Ceylonosticta hilaris
- Conservation status: Endangered (IUCN 3.1)

Scientific classification
- Kingdom: Animalia
- Phylum: Arthropoda
- Class: Insecta
- Order: Odonata
- Suborder: Zygoptera
- Family: Platystictidae
- Genus: Ceylonosticta
- Species: C. hilaris
- Binomial name: Ceylonosticta hilaris (Hagen, 1860)
- Synonyms: Agrion hilare Hagen, 1860; Drepanosticta hilaris (Hagen, 1860); Platysticta hilaris Hagen, 1860;

= Ceylonosticta hilaris =

- Genus: Ceylonosticta
- Species: hilaris
- Authority: (Hagen, 1860)
- Conservation status: EN
- Synonyms: Agrion hilare Hagen, 1860, Drepanosticta hilaris (Hagen, 1860), Platysticta hilaris Hagen, 1860

Species of damselfly

Ceylonosticta hilaris, the merry shadowdamsel or cheerful forest damselfly, is a species of damselfly in the family Platystictidae.
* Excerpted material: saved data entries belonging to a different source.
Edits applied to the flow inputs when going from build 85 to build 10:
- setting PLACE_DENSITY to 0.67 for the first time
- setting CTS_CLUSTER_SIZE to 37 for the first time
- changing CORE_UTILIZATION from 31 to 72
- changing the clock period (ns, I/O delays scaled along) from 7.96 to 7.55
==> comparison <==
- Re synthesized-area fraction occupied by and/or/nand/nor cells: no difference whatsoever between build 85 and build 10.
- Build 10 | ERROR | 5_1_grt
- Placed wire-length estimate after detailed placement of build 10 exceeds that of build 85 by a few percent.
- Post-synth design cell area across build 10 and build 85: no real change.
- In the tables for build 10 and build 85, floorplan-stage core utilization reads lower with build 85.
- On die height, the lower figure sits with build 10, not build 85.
==> run E: inputs <==
## uart_top
module uart_top #(
    parameter   OPERAND_WIDTH = 512,
    parameter   ADDER_WIDTH   = 128,
    parameter   NBYTES        = OPERAND_WIDTH / 8,  
    parameter   CLK_FREQ      = 125_000_000,
    parameter   BAUD_RATE     = 7_812_500    
  )  
  (
    input   wire   iClk, iRst,
    input   wire   iRx,
    output  wire   oTx
  );
  reg [NBYTES*8-1:0] rBuffer1, rBuffer2;
  wire [(NBYTES)*8:0] wBuffer3;
  reg [(NBYTES+1)*8-1:0] rBufferRes;
  localparam s_IDLE         = 3'b000;
  localparam s_WAIT_RX1     = 3'b001;
  localparam s_WAIT_RX2     = 3'b010;
  localparam s_ADDITION     = 3'b011;
  localparam s_TX           = 3'b100;
  localparam s_WAIT_TX      = 3'b101;
  localparam s_DONE         = 3'b110;
  localparam s_WAIT_ADD_SUB = 3'b111;
  reg [2:0]   rFSM;  
  reg         rTxStart;
  reg [7:0]   rTxByte;
  wire        wTxBusy;
  wire        wTxDone;
  wire [7:0] wRxByte;
  wire wRxDone;
  uart_tx #(  .CLK_FREQ(CLK_FREQ), .BAUD_RATE(BAUD_RATE) )
  UART_TX_INST
    (.iClk(iClk),
     .iRst(iRst),
     .iTxStart(rTxStart),
     .iTxByte(rTxByte),
     .oTxSerial(oTx),
     .oTxBusy(wTxBusy),
     .oTxDone(wTxDone)
     );
  uart_rx #( .CLK_FREQ(CLK_FREQ), .BAUD_RATE(BAUD_RATE) )
  UART_RX_INST
  (.iClk(iClk),
   .iRst(iRst),
   .iRxSerial(iRx),
   .oRxByte(wRxByte),
   .oRxDone(wRxDone)
   );
   reg r_StartAdd;
   wire w_DoneAdd;
   mp_adder #( .OPERAND_WIDTH(OPERAND_WIDTH), .ADDER_WIDTH(ADDER_WIDTH) ) MP_ADDER_INST
   (.iClk(iClk),
    .iRst(iRst),
    .iStart(r_StartAdd),
    .iCommand(r_add_sub[0]),
    .iOpA(rBuffer1),
    .iOpB(rBuffer2),
    .oRes(wBuffer3),
    .oDone(w_DoneAdd)
   );
   reg [7:0] r_add_sub;
  reg [$clog2(NBYTES):0] rCnt_Current;
  always @(posedge iClk)
  begin
  if (iRst == 1 ) 
    begin
      rFSM <= s_IDLE;
      rTxStart <= 0;
      rCnt_Current <= 0;
      rTxByte <= 0;
      rBuffer1 <= 0;
      rBuffer2 <= 0;
      rBufferRes <= 0;
    end 
  else 
    begin
      case (rFSM)
        s_IDLE :
          begin
            rFSM <= s_WAIT_ADD_SUB;
          end
        s_WAIT_ADD_SUB :
          begin
            if (wRxDone==1)
  ...
clock: 2.33 ns
lec_check: 0
cap_margin: 0
core_margin: 2
core_utilization: 72
cts_cluster_diameter: 71
cts_cluster_size: 11
hold_slack_margin: 0.3
place_density: 0.41
slew_margin: 20
tns_end_percent: 5
run.sh (not shown) runs the stock make flow with config.mk's settings and CLKGATE_MAP_FILE=.
==> inputs of run G, as changes to run E <==
==> flow/config.mk (replaced) <==
export PLATFORM = sky130hd
export DESIGN_NAME = uart_top
export DESIGN_NICKNAME = uart_top
export VERILOG_FILES = /design/flow/design.v
export SDC_FILE = /design/flow/constraint.sdc
export NUM_CORES = 4
export LEC_CHECK = 0
export CAP_MARGIN = 20
export CORE_MARGIN = 2
export CORE_UTILIZATION = 46
export SLEW_MARGIN = 20
==> flow/constraint.sdc (replaced) <==
create_clock -name core_clock -period 4.2 [get_ports {iClk}]
set_input_delay 0.8400 -clock core_clock [delete_from_list [all_inputs] [get_ports {iClk}]]
set_output_delay 0.8400 -clock core_clock [all_outputs]
set_load 0.01 [all_outputs]
==> inputs of run Y, as changes to run E <==
==> flow/config.mk (replaced) <==
export PLATFORM = sky130hd
export DESIGN_NAME = uart_top
export DESIGN_NICKNAME = uart_top
export VERILOG_FILES = /design/flow/design.v
export SDC_FILE = /design/flow/constraint.sdc
export NUM_CORES = 4
export LEC_CHECK = 0
export CAP_MARGIN = 20
export CORE_MARGIN = 2
export CORE_UTILIZATION = 72
export CTS_CLUSTER_DIAMETER = 395
export CTS_CLUSTER_SIZE = 14
export PLACE_DENSITY_LB_ADDON = 0.24
export SETUP_SLACK_MARGIN = -0.29
export SLEW_MARGIN = 20
==> flow/constraint.sdc (replaced) <==
create_clock -name core_clock -period 3.08 [get_ports {iClk}]
set_input_delay 0.6160 -clock core_clock [delete_from_list [all_inputs] [get_ports {iClk}]]
set_output_delay 0.6160 -clock core_clock [all_outputs]
set_load 0.01 [all_outputs]
==> Slide: Implementation Results <==
Synthesis and Place & Route Summary

Place
  – Gpl congestion: 0.963

Final timing
  – Final worst slack: -1.26 ns
  – Setup violations, final: between 200 and 300

Run status
  – Status: failed layout checks
  – SO Faults: setup timing

Detailed routing
  – Number of DRC markers in iteration 0: between 10000 and 15000

Global route
  – Met2 usage: 64.3%
# the run above: run E

==> Slide: Implementation Results <==
Synthesis and Place & Route Summary

Run status
  – Status: no timing/DRC/antenna violations

Detailed routing
  – Number of DRC markers in iteration 0: about 7400

Final timing
  – Setup violations, final: 0

Global route
  – Met2 usage: approximately two fifths
# the run above: run G

==> Slide: Implementation Results <==
Synthesis and Place & Route Summary

Final timing
  – Final worst slack: -0.502 ns
  – Setup violations, final: between 80 and 90

Run status
  – SO Faults: setup timing
  – Status: failed layout checks

Layout
  – Flop count: between 3000 and 4000

Yosys
  – Mapped Area: 119000 um^2

Global route
  – Met2 usage: a little over 60%

Place
  – Gpl congestion: ~0.97

Detailed routing
  – Number of DRC markers in iteration 0: 9835
# the run above: run Y


========
==> violet: inputs <==
Starting RTL as in the previous note.
==> flow/config.mk <==
export PLATFORM = sky130hd
export DESIGN_NAME = uart_top
export DESIGN_NICKNAME = uart_top
export VERILOG_FILES = /design/flow/design.v
export SDC_FILE = /design/flow/constraint.sdc
export NUM_CORES = 4
export LEC_CHECK = 0
export CAP_MARGIN = 20
export CORE_MARGIN = 2
export CORE_UTILIZATION = 72
export CTS_CLUSTER_DIAMETER = 71
export CTS_CLUSTER_SIZE = 11
export PLACE_DENSITY = 0.41
export SLEW_MARGIN = 20
export TNS_END_PERCENT = 5
==> flow/constraint.sdc <==
create_clock -name core_clock -period 2.33 [get_ports {iClk}]
set_input_delay 0.4660 -clock core_clock [delete_from_list [all_inputs] [get_ports {iClk}]]
set_output_delay 0.4660 -clock core_clock [all_outputs]
set_load 0.01 [all_outputs]
==> willow (differences from violet) <==
--- a/flow/config.mk
+++ b/flow/config.mk
@@ -6,10 +6,12 @@
 export NUM_CORES = 4
 export LEC_CHECK = 0
-export CAP_MARGIN = 20
+export CAP_MARGIN = 0
 export CORE_MARGIN = 2
 export CORE_UTILIZATION = 72
-export CTS_CLUSTER_DIAMETER = 71
+export CTS_CLUSTER_DIAMETER = 395
 export CTS_CLUSTER_SIZE = 11
+export HOLD_SLACK_MARGIN = 0.3
 export PLACE_DENSITY = 0.41
+export SETUP_SLACK_MARGIN = 0.53
 export SLEW_MARGIN = 20
 export TNS_END_PERCENT = 5
==> Table 3: Implementation characteristics <==
Implementation parameters

Parameter                              Value

Power
  Clock network power share .................. a little over two fifths

Finish
  Combinational fraction of the cell area .................. between 30% and 40%
  Gate Area .................. 52400 µm²

Status
  Layout violations .................... setup timing
  Outcome .................. finished with violations

Hold path
  Hold Path Stages .................. 1

Drt
  Total antenna diodes in the routed design .................. 19
  Via count of the routed design .................. 95800

STA
  Total setup violations reported at the end of the flow .................. between 200 and 300
  Final critical-path setup slack .................. -1.26 ns
# the run above: violet

==> Table 3: Implementation characteristics <==
Implementation parameters

Parameter                              Value

Drt
  Via count of the routed design .................. 95300
  Number of nets with antenna violations after detailed routing .................. 1
  Total antenna diodes in the routed design .................. 21

Die
  Count of boundary I/O pins .................. 4

Finish
  Combinational fraction of the cell area .................. 37.9%
  Gate Area .................. 52300 µm²
  Non-filler cells, final .................. between 15000 and 20000

Power
  Clock network power share .................. 43.6%

Status
  Layout violations .................... antenna rules, setup timing
  Outcome .................. finished with violations

Worst setup path
  Maximum fanout along the worst path .................. 4
  Startpoint types .................. flip-flop

STA
  Total setup violations reported at the end of the flow .................. 124
  Final critical-path setup slack .................. -1.26 ns
# the run above: willow


========
==> job 8921 <==
uart_top again, from the RTL that the note above started with.
Settings: LEC_CHECK=0, CAP_MARGIN=20, CORE_MARGIN=2, CORE_UTILIZATION=72, CTS_CLUSTER_DIAMETER=399, CTS_CLUSTER_SIZE=10, HOLD_SLACK_MARGIN=0.3, SLEW_MARGIN=20, TNS_END_PERCENT=5; clock period 2.33 ns.
==> job 6298: changes against job 8921 <==
CAP_MARGIN = 35   (was 20)
CORE_UTILIZATION = 61   (was 72)
CTS_CLUSTER_DIAMETER = 42   (was 399)
CTS_CLUSTER_SIZE = default   (was 10)
HOLD_SLACK_MARGIN = default   (was 0.3)
SETUP_SLACK_MARGIN = 1.3   (was default)
==> flow/constraint.sdc (replaced) <==
create_clock -name core_clock -period 8.0 [get_ports {iClk}]
set_input_delay 1.6000 -clock core_clock [delete_from_list [all_inputs] [get_ports {iClk}]]
set_output_delay 1.6000 -clock core_clock [all_outputs]
set_load 0.01 [all_outputs]
==> qor summary <==
Stage-log warning count: job 8921 215; job 6298 269
Met1 Resource Use GR: job 8921 49.3%; job 6298 42.2%
Total length of routed wires: job 8921 344 mm; job 6298 319 mm
Sw Share: job 8921 21.8%; job 6298 22.6%
Clock-net power: job 8921 48.3 mW; job 6298 17.6 mW
Signed area change from the synthesized netlist to the final layout: job 8921 16.2%; job 6298 11.9%
Post-layout instance area: job 8921 0.138 mm^2; job 6298 0.133 mm^2
Pre-Place Util: job 8921 72.2%; job 6298 61.5%
Total placed cells including tap cells: job 8921 15,500; job 6298 15,000
Number of buffers created by CTS: job 8921 366; job 6298 393
Layout clock buffers: job 8921 374; job 6298 490
Max-slew headroom at the worst pin: job 8921 19.1%; job 6298 14.2%
Post-route clock period utilization: job 8921 154%; job 6298 53.0%
Total vias in the final route: job 8921 95,800; job 6298 87,900
Inserted Diodes: job 8921 10; job 6298 8
Vias per Instance: job 8921 6.02; job 6298 5.58
Arrival @ worst endpoint: job 8921 4390 ps; job 6298 5060 ps
Area enclosed by the die boundary: job 8921 0.168 mm^2; job 6298 0.198 mm^2
Post-route total power: job 8921 107 mW; job 6298 34.5 mW
First-pass GRT wire length: job 8921 525 mm; job 6298 490 mm
Outcome: job 8921 complete, but fails checks; job 6298 no timing/DRC/antenna violations
Layout check failures: job 8921 setup timing; job 6298 -
Total internal power: job 8921 83.9 mW; job 6298 26.7 mW
Number of cells on the critical path: job 8921 16; job 6298 14
Number of cells upsized or downsized after cts: job 8921 211; job 6298 0
No activity file was given, so power comes from the tool's default toggle rates.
It is endemic to Sri Lanka. Its natural habitats are subtropical or tropical moist lowland forests and rivers. It is threatened by habitat loss.The species is listed as Endangered on the IUCN Red List due to habitat loss and its restricted range.

== Taxonomy ==
The species was first described by Hermann August Hagen in 1858. Over time, it has been placed in several genera before being assigned to its current placement in Ceylonosticta. Like other members of Platystictidae, it is part of a lineage of forest-dwelling damselflies largely restricted to South and Southeast Asia.

== Description ==
Ceylonosticta hilaris is a slender damselfly typical of the family Platystictidae. Adults have a narrow abdomen and relatively short wings that are held closed over the body when at rest. As with related species, identification relies on subtle morphological characters such as thoracic coloration, abdominal markings, and wing venation. Detailed diagnostic descriptions are available in classical odonatological literature, though modern redescriptions are limited.

== Distribution ==
The species is endemic to Sri Lanka, with confirmed records primarily from the central and southwestern parts of the island, including areas historically documented in the Nuwara Eliya and Ratnapura districts. Its distribution is highly localized and fragmented.

== Habitat ==
Ceylonosticta hilaris inhabits subtropical and tropical moist forest ecosystems, where it is associated with shaded, slow-flowing streams and forested riparian zones. These habitats are essential for both adult activity and larval development.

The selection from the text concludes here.